A spokesperson for the TGA told AAP FactCheck via email that “there remains insufficient evidence to support the use of intravenous vitamin C in the management of COVID-19”.
Magreet Vissers, a professor at the University of Otago’s Centre for Free Radical Research who specialises in the use of vitamin C in treating disease, said advocating a 30g intravenous dose to prevent COVID-19 was “a stupid thing to say”.
“It’s one step above injecting yourself with bleach,” Prof Vissers said. “It’s probably not harmful but it’s not going to keep you safe.”

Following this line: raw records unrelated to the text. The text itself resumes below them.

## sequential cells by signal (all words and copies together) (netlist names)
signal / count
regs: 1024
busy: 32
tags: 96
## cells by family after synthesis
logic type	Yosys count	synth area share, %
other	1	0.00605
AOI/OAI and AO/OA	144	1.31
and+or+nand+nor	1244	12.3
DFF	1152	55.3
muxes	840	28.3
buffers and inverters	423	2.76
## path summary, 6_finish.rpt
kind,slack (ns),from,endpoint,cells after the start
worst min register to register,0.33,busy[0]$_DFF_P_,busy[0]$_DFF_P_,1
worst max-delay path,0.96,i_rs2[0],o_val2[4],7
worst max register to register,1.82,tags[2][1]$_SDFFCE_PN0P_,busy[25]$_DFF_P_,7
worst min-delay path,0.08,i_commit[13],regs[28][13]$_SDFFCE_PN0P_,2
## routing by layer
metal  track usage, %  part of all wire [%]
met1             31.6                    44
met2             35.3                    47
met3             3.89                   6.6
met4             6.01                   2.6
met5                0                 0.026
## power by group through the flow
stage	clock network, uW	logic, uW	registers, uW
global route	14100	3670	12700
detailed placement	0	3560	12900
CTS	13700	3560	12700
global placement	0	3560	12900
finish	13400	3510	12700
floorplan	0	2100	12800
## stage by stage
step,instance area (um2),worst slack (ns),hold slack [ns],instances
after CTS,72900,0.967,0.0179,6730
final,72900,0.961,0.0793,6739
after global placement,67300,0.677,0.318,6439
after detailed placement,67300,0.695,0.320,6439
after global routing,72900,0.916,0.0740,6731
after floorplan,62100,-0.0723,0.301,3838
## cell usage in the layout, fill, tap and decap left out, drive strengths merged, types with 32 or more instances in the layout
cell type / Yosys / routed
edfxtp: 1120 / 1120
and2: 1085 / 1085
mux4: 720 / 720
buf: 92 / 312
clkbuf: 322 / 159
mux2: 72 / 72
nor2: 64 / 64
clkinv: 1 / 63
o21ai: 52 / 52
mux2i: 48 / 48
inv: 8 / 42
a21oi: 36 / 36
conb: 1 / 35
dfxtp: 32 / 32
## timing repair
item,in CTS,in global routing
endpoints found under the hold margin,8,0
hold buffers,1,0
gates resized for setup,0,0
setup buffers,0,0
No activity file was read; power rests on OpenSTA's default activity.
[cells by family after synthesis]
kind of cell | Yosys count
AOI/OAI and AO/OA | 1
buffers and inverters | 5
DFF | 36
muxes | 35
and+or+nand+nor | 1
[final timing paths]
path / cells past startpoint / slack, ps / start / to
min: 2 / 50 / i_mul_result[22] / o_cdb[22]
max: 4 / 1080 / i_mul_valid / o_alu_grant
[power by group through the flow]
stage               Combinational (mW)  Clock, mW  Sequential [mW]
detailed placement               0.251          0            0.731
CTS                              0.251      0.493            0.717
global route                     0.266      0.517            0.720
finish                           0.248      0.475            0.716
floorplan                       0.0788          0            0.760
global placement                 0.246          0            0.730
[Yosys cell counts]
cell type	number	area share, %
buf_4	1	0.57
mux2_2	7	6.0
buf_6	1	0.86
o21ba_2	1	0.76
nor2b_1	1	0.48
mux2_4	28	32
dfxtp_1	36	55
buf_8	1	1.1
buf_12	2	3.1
`src/include/tomasulo_settings.svh`:
```
`ifndef TOMASULO_SETTINGS_SVH
`define TOMASULO_SETTINGS_SVH

`define XLEN       32  // data word width
`define NUM_REGS   32
`define ROB_SIZE   8   // power of two, rob pointers wrap freely
`define RS_DEPTH   3   // entries per station
`define MUL_STAGES 3

`endif

```
`src/source/tomasulo_pkg.sv`:
```
`default_nettype none
`include "tomasulo_settings.svh"

package tomasulo_pkg;

  typedef logic [`XLEN-1:0] word_t;
  typedef logic [4:0] reg_idx_t;
  typedef logic [$clog2(`ROB_SIZE)-1:0] rob_idx_t;

  typedef enum logic [3:0] {
    ALU_ADD, ALU_SUB, ALU_AND, ALU_OR, ALU_XOR,
    ALU_SLT, ALU_SLTU, ALU_SLL, ALU_SRL, ALU_SRA
  } alu_op_t;

  // single function, gives the mul station a payload of its own
  typedef enum logic [0:0] {
    MUL_MUL
  } mul_op_t;

  // ready operand holds its value, a waiting one its tag
  typedef struct packed {
    word_t    value;
    logic     ready;
    rob_idx_t tag;
  } operand_t;

  typedef struct packed {
    logic     valid;
    rob_idx_t tag;
    word_t    value;
  } cdb_t;

  typedef struct packed {
    logic     valid;
    reg_idx_t rd;
    word_t    value;
  } commit_t;

  typedef struct packed {
    rob_idx_t tag;  // rob entry the result goes to
    operand_t a;
    operand_t b;
  } issue_t;

endpackage

`default_nettype wire

```
`src/source/pipelined_multiplier.sv`:
```
`timescale 1ns/10ps
`default_nettype none
`include "tomasulo_settings.svh"

module pipelined_multiplier (
  input  wire                         clk_100mhz,
  input  wire                         sys_rst,
  input  wire                         i_issue,
  input  wire tomasulo_pkg::word_t    i_a, i_b,
  input  wire tomasulo_pkg::rob_idx_t i_tag,
  output logic                        o_accept,
  output logic                        o_result_valid,
  output tomasulo_pkg::word_t         o_result,
  output tomasulo_pkg::rob_idx_t      o_tag,
  input  wire                         i_grant
);
  import tomasulo_pkg::*;

  localparam int S = `MUL_STAGES;

  logic     vld   [S];
  rob_idx_t tag_q [S];
  word_t    prod  [S];
  logic [S-1:0] take;  // stage can load this cycle

  // a stage moves when empty or when everything below it moves
  always_comb begin
    take[S-1] = !vld[S-1] || i_grant;
    for (int i = S - 2; i >= 0; i--) begin
      take[i] = !vld[i] || take[i+1];
    end
  end

  assign o_accept       = take[0];
  assign o_result_valid = vld[S-1];
  assign o_result       = prod[S-1];
  assign o_tag          = tag_q[S-1];

  always_ff @(posedge clk_100mhz) begin
    if (sys_rst) begin
      for (int i = 0; i < S; i++) begin
        vld[i] <= 1'b0;
      end
    end else begin
      if (take[0]) begin
        vld[0] <= i_issue;
      end
      for (int i = 1; i < S; i++) begin
        if (take[i]) begin
          vld[i] <= vld[i-1];
        end
      end
    end
  end

  always_ff @(posedge clk_100mhz) begin
    if (take[0]) begin
      prod[0]  <= i_a * i_b;  // low word of the product
      tag_q[0] <= i_tag;
    end
    for (int i = 1; i < S; i++) begin
      if (take[i]) begin
        prod[i]  <= prod[i-1];
        tag_q[i] <= tag_q[i-1];
      end
    end
  end

endmodule

`default_nettype wire

```
`config.mk`:
```
export PLATFORM = sky130hd
export DESIGN_NAME = pipelined_multiplier
export DESIGN_NICKNAME = d
export VERILOG_FILES = /design/src/source/tomasulo_pkg.sv /design/src/source/pipelined_multiplier.sv
export VERILOG_INCLUDE_DIRS = /design/src /design/src/include
export SDC_FILE = /design/constraint.sdc
export NUM_CORES = 1
export LEC_CHECK = 0
export ABC_AREA = 0
export BUFFER_PORTS_ARGS = -buffer_cell sky130_fd_sc_hd__clkbuf_2
export CAP_MARGIN = 20
export CORE_UTILIZATION = 37
export CTS_CLUSTER_DIAMETER = 80
export DETAILED_ROUTE_END_ITERATION = 10
export GPL_ROUTABILITY_DRIVEN = 0
export PLACE_DENSITY = 0.61
export SLEW_MARGIN = 20
export SYNTH_ARGS = -nofsm -noshare
export SYNTH_HDL_FRONTEND = slang
export SYNTH_SLANG_ARGS = --single-unit
export TNS_END_PERCENT = 100
```
`constraint.sdc`:
```
create_clock -name clk_100mhz -period 14.3 [get_ports clk_100mhz]
set_input_delay 0.715 -clock clk_100mhz [delete_from_list [all_inputs] [get_ports clk_100mhz]]
set_output_delay 0.715 -clock clk_100mhz [all_outputs]
set_load 0.01 [all_outputs]
```
==> results.toml, run 1 <==
[critical_path]
cp_max_fo = 30
critPathArrivalTime_ps = 7280
r2r_setup_slack_ps = 12570
slowest_stage = "fa_1"
cp-end-kind = "flop"
crit_top_cell = "fa_1"
startpoint_type = "primary input"
cp.required_ps = 14390
path_class = "in -> reg"
worstPathCellList = "clkbuf_2 -> and2_1 -> fa_1 -> inv_1 -> fa_1 -> fa_1 -> fa_1 -> inv_1 -> fa_1 -> inv_1 -> fa_1 -> inv_1 -> fa_1 -> fa_1 -> ha_1 -> a21o_1 -> a21o_1 -> a2111oi_2 -> nor3_1 -> a221o_1 -> a21oi_2 -> xnor2_1"
slowest_delay_ps = 580

[clock_tree]
cts_max_level = 3
hold_buffers = 0
clock-sinks = 108
cts_made_buffers = 9
cts_setup_buffers = 0
tritoncts = "done"
cts.path.max_buffers = 2
cts-root-buf = "clkbuf_16"
cts-resized-gates = 0
clk-insertion-delay-late_ps = 340
clk_pin_slew_ps = 80

[final_layout]
synthToLayoutAreaGrowth_pct = 6.04
layout_commonest_cell = "fa_1"
final_nets = 2475
mostFrequentLayoutCells = "fa_1, and2_1, inv_1, nand2_1, ha_1"
drive_above_1_share_pct = 7.24

[timing]
worstMarginPinSlew_ps = 860
maxSlewHeadroom_pct = 42.7
rsz0062_at_grt = "false"
finalSetupViolations = 0
skew_ps = 9.86
hold_violations = 0
fmax_mhz = 139
slew_viol_final = 0
min_period_over_period_pct = 50.3
tns_ps = 0
fin_crit_ps = 7200

[die]
core_area_sq_um = 51500
die_y_microns = 231
io_pins = 108
dieArea_sq_um = 53300
die_x_microns = 231
rows = 83
initial_utilization_pct = 37.6

[route]
drc_errors = 0
ant_nets = 0
wl_microns = 45400
wl_per_cell_microns = 17.7
drt-initial-drc-count = 511
vias = 12200
dr.pass1.iters = 4
viasPerCell = 4.78

[grt]
antenna_found_initial = 1
first_global_vias = 13600
grt_pass1_wl_microns = 73500
track_usage_pct = 17.8
grt-ovfl-total = 0
grt_max_degree = 38

[synth]
ys_types = 46
synth_top_area_cell = "fa_1"
synth.ff_latch_count = 108
syn_nets = 2469
synth_top_cell_area_share_pct = 42.2
synth_edf_count = 108
synthesis.area_sq_um = 19400
ys_warn_count = 0
yosys_most_used_dff = "edfxtp_1"
syn_area_per_cell_sq_um = 10.4
synth.yosys.seq_area_share_pct = 16.7
yosys-top-cells-area = "fa_1, edfxtp_1, and2_1"
synthArstFlopShare_pct = 0
synthCells = 1867

[job]
drv_cap = 0

[hold_path]
min-delay-path-class = "reg -> reg"

[place]
dp.final_hpwl_microns = 36900
io_buffers = 107

[run_status]
outcome = "completed"
[worst max-delay path, delay by kind of cell]
family                     cells  cell delay (ps)
AOI/OAI and AO/OA              5             1260
xor gates and xnor gates       1               90
adders and majority gates      9             4280
buffers and inverters          5              530
and+or+nand+nor                2              410
[worst paths after layout]
kind,from,to,cells past startpoint
setup / recovery,i_b[2],prod[0][31]$_DFFE_PN_,22
hold / removal,prod[0][41]$_DFFE_PP_,prod[0][73]$_DFFE_PP_,0
setup reg to reg,vld[0][2]$_SDFFCE_PP0P_,vld[0][0]$_SDFFCE_PP0P_,5
hold reg to reg,prod[0][41]$_DFFE_PP_,prod[0][73]$_DFFE_PP_,0
[synthesized netlist by cell type, drive strengths merged, types with 14 or more instances]
library cell	count
buf	35
nand2	178
clkbuf	81
a21oi	31
ha	123
xnor2	63
o21ai	14
inv	360
xor2	24
and2	370
fa	408
edfxtp	108
[through the flow]
step           area, sq um  utilization, %  hold WS (ps)  std cells  worst slack [ps]
6_report             20500            39.9           414       2559              7100
5_1_grt              20500            39.9           417       2559              6850
4_1_cts              20500            39.9           409       2558              7120
3_5_place_dp         20200            39.3           405       2542              6750
3_3_place_gp         20200            39.3           401       2542              6820
2_1_floorplan        19400               -           400       1867              7210
[layout make-up]
class                      instances  area, sq um
fill                            5111        31000
inverter                         360         1350
clock buffer                       9          225
clock inverter                     7         92.6
multi-input combinational       1283        14200
antenna                            1         2.50
tap                              680          851
sequential                       108         3240
timing repair buffer             111          566
[layer usage]
metal	vias to the layer above	GRT usage, %	share of wire [%]
met5	-	0	0
met4	0	6.35	3.3
met3	72	2.26	3.9
met2	276	30.0	48
met1	6372	23.4	45
li1	5521	-	-
[registers in the layout (all words and copies together), names as in the netlist]
signal,count
prod,96
tag_q,9
vld,3
[cells by family after synthesis]
kind of cell,count (synthesis),synth area share [%]
buf+inv,476,9.91
compound gates,73,2.45
mux,2,0.103
xor+xnor,88,4.09
flops,108,16.7
fa+ha+maj,531,50.1
simple gates,589,16.6
Power of run 1 is left out: the tool's default activity adds up to more than one toggle a clock period on the data nets, which glitch-free logic cannot reach.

She said a dose of about six to 10 grams of vitamin C each day could be beneficial for people who were critically ill as the body could become severely depleted of the vitamin, reducing the function of the immune system and other essential bodily processes.
But Prof Vissers said people were generally able to maintain a saturation level of vitamin C through a healthy diet and taking a high dose of vitamin C intravenously would not help the body fight off COVID-19.
University of Otago associate professor Anitra Carr also studies the role of vitamin C in human health, including in pneumonia and sepsis. She told AAP FactCheck via email “there is as yet no published data to indicate that high-dose IV vitamin C will prevent COVID-19”.
She said the Wuhan study indicated vitamin C infusions could decrease mortality in the most severely ill COVID-19 patients, but noted the study had a small sample size and it was undergoing peer review.
Professor Mary-Louise McLaws, an epidemiologist and researcher at the University of New South Wales, told AAP FactCheck via email that there was no evidence that taking large doses of vitamin C intravenously could stop the spread of COVID-19.
Prof McLaws said there was evidence using IV vitamin C could help people with pneumonia caused by COVID-19, but it was “too early to determine the impact” until more research was conducted.
AAP FactCheck found the central claim in the post to be false. Administering 20 to 30g of vitamin C intravenously cannot “stop COVID-19”, as suggested in the image.
Some evidence suggests high doses of intravenous vitamin C may help critically ill patients with COVID-19, but further research is required to determine the efficacy of the treatment.
There is currently no evidence that taking high doses of vitamin C intravenously prevents people from contracting COVID-19. Experts say a healthy diet should be enough to ensure adequate levels of the vitamin to support a healthy immune system.
False – Content that has no basis in fact.